Ive been trying to dial in the low tide setup most of the afternoon. But im not getting any chorusing. I do notice a chorus effect when moving the depth pot back and forward but once its stopped moving i dont hear any chorus effect. My gate trim pot is low passing the audio and if i set it to low (CCW) it kills the audio. The BBD trimmer seems to have a sweet spot at 90% CW. But im not hearing any chorusing.

this comment leads to to suspect something isn't right:



> Yeah, it's not terribly difficult. It's rather apparent when you've dialed it in.



I've gather all the comments relating to biasing the low tide:


> Biasing the Pork Barrel is very straight forward. Set your Rate knob to its midpoint and the Depth knob to maximum. Ad- just the T1 trimmer until you get the maximum chorus effect with minimal distortion. That’s it!"
> 
> To bias the chorus effect, set the VB trimmer to its midpoint. Now adjust it left and right while playing
> your guitar until you get the chorus effect. You most likely will not need to make a fine adjustment.
> There is a wide range the chorus will work over.

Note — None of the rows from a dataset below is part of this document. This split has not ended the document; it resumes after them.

`config.mk`:
```
export PLATFORM = sky130hd
export DESIGN_NAME = wop_arp_filter
export DESIGN_NICKNAME = d
export VERILOG_FILES = /design/src/rtl/wop_pkg.sv /design/src/rtl/wop_rx_track.sv /design/src/rtl/wop_hdr_grab.sv /design/src/rtl/wop_match.sv /design/src/rtl/wop_frame_buf.sv /design/src/rtl/wop_arp_filter.sv
export SDC_FILE = /design/constraint.sdc
export NUM_CORES = 1
export LEC_CHECK = 0
export BUFFER_PORTS_ARGS = -buffer_cell sky130_fd_sc_hd__buf_4
export CORE_MARGIN = 2
export CORE_UTILIZATION = 55
export DETAILED_ROUTE_END_ITERATION = 16
export GPL_ROUTABILITY_DRIVEN = 0
export HOLD_SLACK_MARGIN = 0.08
export PLACE_DENSITY = 0.73
export SLEW_MARGIN = 10
export SYNTH_ARGS = -nofsm -noshare
export SYNTH_HDL_FRONTEND = slang
export SYNTH_SLANG_ARGS = --single-unit
```
`constraint.sdc`:
```
create_clock -name clk -period 16.5 [get_ports clk]
set_clock_uncertainty 0.1 [all_clocks]
set_input_delay 1.65 -clock clk [delete_from_list [all_inputs] [get_ports clk]]
set_output_delay 1.65 -clock clk [all_outputs]
set_load 0.05 [all_outputs]
```
`src/rtl/wop_pkg.sv`:
```
package wop_pkg;

    localparam int ADDR_W      = 48;
    localparam int ETYPE_W     = 16;
    localparam int DST_BYTES   = 6;
    localparam int ETYPE_HI_AT = 12;
    localparam int ETYPE_LO_AT = 13;
    localparam int TIP_LO_AT   = 41;
    localparam int MIN_UNI     = DST_BYTES;
    localparam int MIN_TYPED   = ETYPE_LO_AT + 1;
    localparam int MIN_ARP     = TIP_LO_AT + 1;

    typedef enum logic [1:0] {
        RX_IDLE = 2'd0,
        RX_CAPT = 2'd1,
        RX_DROP = 2'd2
    } rx_state_e;

    typedef struct packed {
        logic       valid;
        logic       sof;
        logic       eof;
        logic [7:0] data;
    } beat_t;

    typedef struct packed {
        logic [ADDR_W-1:0]  dst;
        logic [ETYPE_W-1:0] etype;
        logic [7:0]         tip_lo;
    } hdr_t;

    typedef struct packed {
        logic [ADDR_W-1:0]  addr;
        logic [ADDR_W-1:0]  mask;
        logic [ETYPE_W-1:0] etype;
        logic [7:0]         ip_lo;
        logic               bcast_en;
    } filt_cfg_t;

    function automatic logic is_bcast(input logic [ADDR_W-1:0] d);
        return &d;
    endfunction

endpackage

```
`src/rtl/wop_rx_track.sv`:
```
module wop_rx_track
    import wop_pkg::*;
#(
    parameter int LEN_W = 16
) (
    input  logic             clk,
    input  logic             rst,
    input  beat_t            beat,
    input  logic             hold,
    output logic             capt,
    output logic             capt_end,
    output logic             start,
    output logic [LEN_W-1:0] idx,
    output logic [LEN_W-1:0] len
);
    rx_state_e        state_q;
    logic [LEN_W-1:0] idx_q;

    always_comb begin
        start    = beat.valid && beat.sof;
        idx      = start ? '0 : idx_q;
        capt     = beat.valid && (start ? !hold : (state_q == RX_CAPT));
        capt_end = capt && beat.eof;
        len      = (&idx) ? idx : idx + 1'b1;
    end

    always_ff @(posedge clk) begin
        if (rst) begin
            state_q <= RX_IDLE;
            idx_q   <= '0;
        end else if (beat.valid) begin
            if (beat.sof) begin
                idx_q <= len;
                if (beat.eof)   state_q <= RX_IDLE;
                else if (hold)  state_q <= RX_DROP;
                else            state_q <= RX_CAPT;
            end else if (state_q != RX_IDLE) begin
                idx_q <= len;
                if (beat.eof) state_q <= RX_IDLE;
            end
        end
    end
endmodule

```
`src/rtl/wop_hdr_grab.sv`:
```
module wop_hdr_grab
    import wop_pkg::*;
#(
    parameter int LEN_W = 16
) (
    input  logic             clk,
    input  logic             rst,
    input  logic             capt,
    input  logic             start,
    input  logic [LEN_W-1:0] idx,
    input  logic [7:0]       data,
    output hdr_t             hdr_next
);
    hdr_t hdr_q;
    hdr_t base;

    always_comb begin
        base     = start ? '0 : hdr_q;
        hdr_next = base;
        if (capt) begin
            for (int k = 0; k < DST_BYTES; k++) begin
                if (idx == LEN_W'(k))
                    hdr_next.dst[ADDR_W-1-8*k -: 8] = data;
            end
            if (idx == LEN_W'(ETYPE_HI_AT)) hdr_next.etype[15:8] = data;
            if (idx == LEN_W'(ETYPE_LO_AT)) hdr_next.etype[7:0]  = data;
            if (idx == LEN_W'(TIP_LO_AT))   hdr_next.tip_lo      = data;
        end
    end

    always_ff @(posedge clk) begin
        if (rst)       hdr_q <= '0;
        else if (capt) hdr_q <= hdr_next;
    end
endmodule

```
`src/rtl/wop_match.sv`:
```
module wop_match
    import wop_pkg::*;
#(
    parameter int LEN_W = 16
) (
    input  hdr_t             hdr,
    input  logic [LEN_W-1:0] len,
    input  filt_cfg_t        cfg,
    output logic             hit
);
    logic bcast, addr_ok, type_eq, tip_eq;
    logic has_uni, has_type, has_arp;

    always_comb begin
        bcast    = is_bcast(hdr.dst);
        addr_ok  = ((hdr.dst ^ cfg.addr) & cfg.mask) == '0;
        type_eq  = hdr.etype == cfg.etype;
        tip_eq   = hdr.tip_lo == cfg.ip_lo;
        has_uni  = len >= LEN_W'(MIN_UNI);
        has_type = len >= LEN_W'(MIN_TYPED);
        has_arp  = len >= LEN_W'(MIN_ARP);
        if (!has_uni)      hit = 1'b0;
        else if (!bcast)   hit = addr_ok;
        else if (!has_type) hit = 1'b0;
        else if (type_eq)  hit = has_arp && tip_eq;
        else               hit = cfg.bcast_en;
    end
endmodule

```
`src/rtl/wop_frame_buf.sv`:
```
module wop_frame_buf #(
    parameter int DEPTH = 64,
    localparam int AW   = $clog2(DEPTH)
) (
    input  logic          clk,
    input  logic          we,
    input  logic [AW-1:0] waddr,
    input  logic [7:0]    wdata,
    input  logic [AW-1:0] raddr,
    output logic [7:0]    rdata
);
    logic [7:0] mem [DEPTH];

    always_ff @(posedge clk) begin
        if (we) mem[waddr] <= wdata;
    end

    assign rdata = mem[raddr];
endmodule

```
`src/rtl/wop_arp_filter.sv`:
```
module wop_arp_filter
    import wop_pkg::*;
#(
    parameter int BUF_BYTES = 64,
    parameter int LEN_W     = 16,
    localparam int AW       = $clog2(BUF_BYTES)
) (
    input  logic             clk,
    input  logic             rst,
    input  logic             rx_valid,
    input  logic             rx_sof,
    input  logic             rx_eof,
    input  logic [7:0]       rx_data,
    input  logic [47:0]      cfg_addr,
    input  logic [47:0]      cfg_mask,
    input  logic [15:0]      cfg_etype,
    input  logic [7:0]       cfg_ip_lo,
    input  logic             cfg_bcast_en,
    input  logic             buf_clear,
    input  logic [AW-1:0]    rd_addr,
    output logic [7:0]       rd_data,
    output logic             buf_valid,
    output logic [LEN_W-1:0] held_len,
    output logic             wake
);
    beat_t            beat;
    filt_cfg_t        cfg;
    hdr_t             hdr_next;
    logic             capt, capt_end, start, hit, store_we;
    logic [LEN_W-1:0] idx, len;

    assign beat     = '{valid: rx_valid, sof: rx_sof, eof: rx_eof, data: rx_data};
    assign cfg      = '{addr: cfg_addr, mask: cfg_mask, etype: cfg_etype,
                        ip_lo: cfg_ip_lo, bcast_en: cfg_bcast_en};
    assign store_we = capt && (idx < LEN_W'(BUF_BYTES));

    wop_rx_track #(.LEN_W(LEN_W)) u_track (
        .clk(clk), .rst(rst), .beat(beat), .hold(buf_valid),
        .capt(capt), .capt_end(capt_end), .start(start), .idx(idx), .len(len)
    );

    wop_hdr_grab #(.LEN_W(LEN_W)) u_hdr (
        .clk(clk), .rst(rst), .capt(capt), .start(start), .idx(idx),
        .data(rx_data), .hdr_next(hdr_next)
    );

    wop_match #(.LEN_W(LEN_W)) u_match (
        .hdr(hdr_next), .len(len), .cfg(cfg), .hit(hit)
    );

    wop_frame_buf #(.DEPTH(BUF_BYTES)) u_store (
        .clk(clk), .we(store_we), .waddr(idx[AW-1:0]), .wdata(rx_data),
        .raddr(rd_addr), .rdata(rd_data)
    );

    always_ff @(posedge clk) begin
        if (rst) begin
            buf_valid <= 1'b0;
            wake      <= 1'b0;
            held_len  <= '0;
        end else begin
            wake <= 1'b0;
            if (buf_clear) buf_valid <= 1'b0;
            if (capt_end && hit) begin
                buf_valid <= 1'b1;
                wake      <= 1'b1;
                held_len  <= len;
            end
        end
    end
endmodule

```
==> reports/results.tsv <==
metric	value	unit
path_clk_slew	60	ps
worst_path_most_repeated_cell	mux4_2	
period_needed	6970	ps
wl_per_cell	28.5	um
layout_common_cells	edfxtp_1, nor2_1, buf_4, mux4_2, nand2_1	
path_class	input port to output pin	
portBuffers	166	
netlist.area_leader.share	0.545	
row_count	82	
ys_seq_area_frac	0.622	
tns	0	ps
coreArea	0.0504	mm2
cts_hold_buf	0	
finalWorstSetupSlack	9530	ps
reg2reg_depth	10	
chipHeight	230	um
fmax	0.143	GHz
slowest_stage	buf_4	
place_ws	9200	ps
worstSkewPairLatency	660	ps
cts_setup_buffers	0	
root_buffer	clkbuf_16	
synth_nets	2094	
ys_warn_count	0	
grt_pass1_vias	18800	
end_kind	output pin	
synthArstFlopShare	0	
pwr-share-comb	0.081	
antenna_found_initial	2	
critPathMaxStageDelay	870	ps
critPathRequiredTime	14750	ps
vias_per_cell	6.82	
drv_slew	0	
hold_path_startpoint	u_hdr.hdr_q[0]	
run_status	complete, no violations	
n_antenna_cell	0	
worstMarginPinSlew	1190	ps
synth_edf_count	512	
critPathTopFamily	buffers and inverters	
clkPwrFrac	0.414	
ant_nets	0	
rsz0062_at_grt	no	
internal_power	0.00260	W
relSlewSlack	0.203	
drt_first_pass_iters	6	
ios	167	
die_x	230	um
swShare	0.229	
grtUsageMet3	0.0558	
setup_viol	0	
drtIter0Drc	2690	
dpl.hpwl	50300	um
switchingPower	0.000771	W
placedCellCount	2693	
cts_inserted_buffers	60	
grt.met1_usage	0.402	
powerDensity	105	mW/mm2
rrSetupSlack	10980	ps
worstPathCellList	clkbuf_8 -> buf_4 -> mux4_2 -> mux4_2 -> mux4_2 -> buf_4	
start_util	0.560	
timing.rr.start	u_track.idx_q[4]	
final_common_cell	edfxtp_1	
crit_fanout	81	
p_seq_frac	0.505	
path_buf_inv	3	
drive_above_1_share	0.227	
hold-path-cell-count	2	
grt_busiest_layer	met2	
holdPathEnd	u_hdr.hdr_q[0]	
hold_viol	0	
static-leakage-power	10.4	nW
r2r_end	held_len[0]	
syn-instance-count	1949	
vias	19100	
synth.cell_area	0.0282	mm2
ys_top_cells_by_area	edfxtp_1, mux4_2, dfxtp_1, nor2_1, a22oi_1	
synth_top_cell_by_area	edfxtp_1	
htreeDepth	2	
drv_cap	0	
min_period_over_period	0.423	
stdcell_area	0.0320	mm2
worstPathArrival	5220	ps
synth_seq_cells	620	
clock_sinks	620	
hold_class	flip-flop to flip-flop	
avgSynthCellArea	14.5	um2
cts_tree	built	
ys_types	82	
clk_path_buf_depth	3	
cts_resized	0	
grt_pass1_wl	119000	um
synthToLayoutAreaGrowth	13.5	%
dieArea	0.0531	mm2
irDropWorstVdd	91.9	uV
drcViolationCount	0	
start_kind	input port	
wl	79900	um
fin_cells	2802	
grt_usage	0.303	
use_met2	0.506	
fin_nets	2228	
place_area	0.0300	mm2
grt_max_degree	84	
overflow	0	
fillers	3613	
synthFlopType	edfxtp_1	
[worst max path at each step]
stage | from | endpoint | depth (start not counted)
final | rd_addr[0] | rd_data[0] | 6
after global routing | rd_addr[0] | rd_data[0] | 6
after CTS | rd_addr[0] | rd_data[6] | 6
after detailed placement | rx_valid | held_len[2] | 16
after global placement | rx_valid | held_len[0] | 16
after floorplan | rx_valid | held_len[10] | 19
[state kept, by name (all words and copies together), names as in the netlist]
register         cells
u_track.state_q      2
wake                 1
buf_valid            1
u_hdr.hdr_q         72
u_store.mem        512
u_track.idx_q       16
held_len            16
[cells by family (layout without fill, tap and decap cells)]
logic type / after synthesis / count (layout) / share of synthesized area
buffers and inverters: 141 / 322 / 0.0201
AND/OR/NAND/NOR: 597 / 597 / 0.107
multiplexers: 201 / 201 / 0.147
AO/OA/AOI/OAI: 322 / 322 / 0.0822
flip-flops: 620 / 620 / 0.622
XOR/XNOR: 64 / 64 / 0.0199
adder cells (fa/ha/maj): 4 / 4 / 0.00177
[synthesized netlist by cell type, drive strengths merged (6+ instances only)]
| cell | count |
|---|---|
| inv | 21 |
| dfxtp | 108 |
| a32oi | 8 |
| a31oi | 11 |
| a211oi | 15 |
| a211o | 6 |
| nand3 | 45 |
| a21oi | 53 |
| and2 | 14 |
| and3 | 12 |
| nand4b | 6 |
| nor3 | 33 |
| mux2i | 18 |
| buf | 29 |
| a221oi | 12 |
| clkbuf | 91 |
| nand4 | 32 |
| nor4 | 18 |
| a21boi | 15 |
| o21ai | 36 |
| nand3b | 18 |
| xnor2 | 20 |
| mux2 | 15 |
| mux4 | 168 |
| nand2 | 125 |
| o211ai | 7 |
| and4 | 6 |
| xor2 | 44 |
| nor2b | 32 |
| edfxtp | 512 |
| or4 | 11 |
| nor2 | 200 |
| nor3b | 6 |
| a22oi | 82 |
| nand2b | 19 |
| o22ai | 10 |
| o31ai | 6 |
[tightest hold or removal path: stages, from the launching register on]
cell and delay, ps:
dfxtp_1 320, nand2_1 60, a21oi_1 50
[final cells by class]
cell class	count	area [um2]	area share
Sequential cell	620	17500	0.548
Multi-Input combinational cell	1188	10100	0.316
Clock buffer	80	1680	0.0523
Timing Repair Buffer	192	1450	0.0452
Tap cell	672	841	0.0263
Clock inverter	29	320	0.0100
Inverter	21	78.8	0.00246
[layer usage]
| metal | vias to the layer above | wire length [um] |
|---|---|---|
| li1 | 8013 | - |
| met1 | 9533 | 29700 |
| met2 | 1311 | 39400 |
| met3 | 239 | 7840 |
| met4 | 4 | 3040 |
| met5 | - | 27 |
[per-stage QoR]
stage | total power (W) | hold WS (ps) | util
after global placement | 0.00200 | 361 | 0.596
after CTS | 0.00338 | 380 | 0.635
after global routing | 0.00345 | 410 | 0.635
after floorplan | 0.00189 | 341 | -
after detailed placement | 0.00200 | 371 | 0.596
final | 0.00337 | 377 | 0.635
[power groups by stage]
stage | Combinational (W) | Sequential (W) | Clock [W]
finish | 0.000274 | 0.00170 | 0.00139
global route | 0.000289 | 0.00170 | 0.00146
CTS | 0.000270 | 0.00170 | 0.00141
detailed placement | 0.000268 | 0.00173 | 0
global placement | 0.000263 | 0.00173 | 0
floorplan | 0.000157 | 0.00173 | 0
Power figures use the tool's default switching activity.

> LPG ADJUST (i.e., GATE TRIM)
> The recovery filter’s lowest frequency can be adjusted, to fine tune the way it will react to incoming signals. Lowering this frequency emphasizes the action of the low pass filter, effectively raising the threshold of sensitivity. Adjustment should be made with the following settings: MIX full wet, LPG minimum, DEPTH minimum. While listening to a signal going through the pedal, you’ll hear the effect of the recovery filter at its resting state. Carefully turn the trimpot labelled LPG adjust (i.e., GATE TRIM), clockwise to raise the filter’s frequency, counter-clockwise to lower. Be very careful, adjustments should be minimal as the trimpot is very sensitive. After each adjustment, LPG should be turned up momentarily to listen at the envelope’s response to the incoming signal.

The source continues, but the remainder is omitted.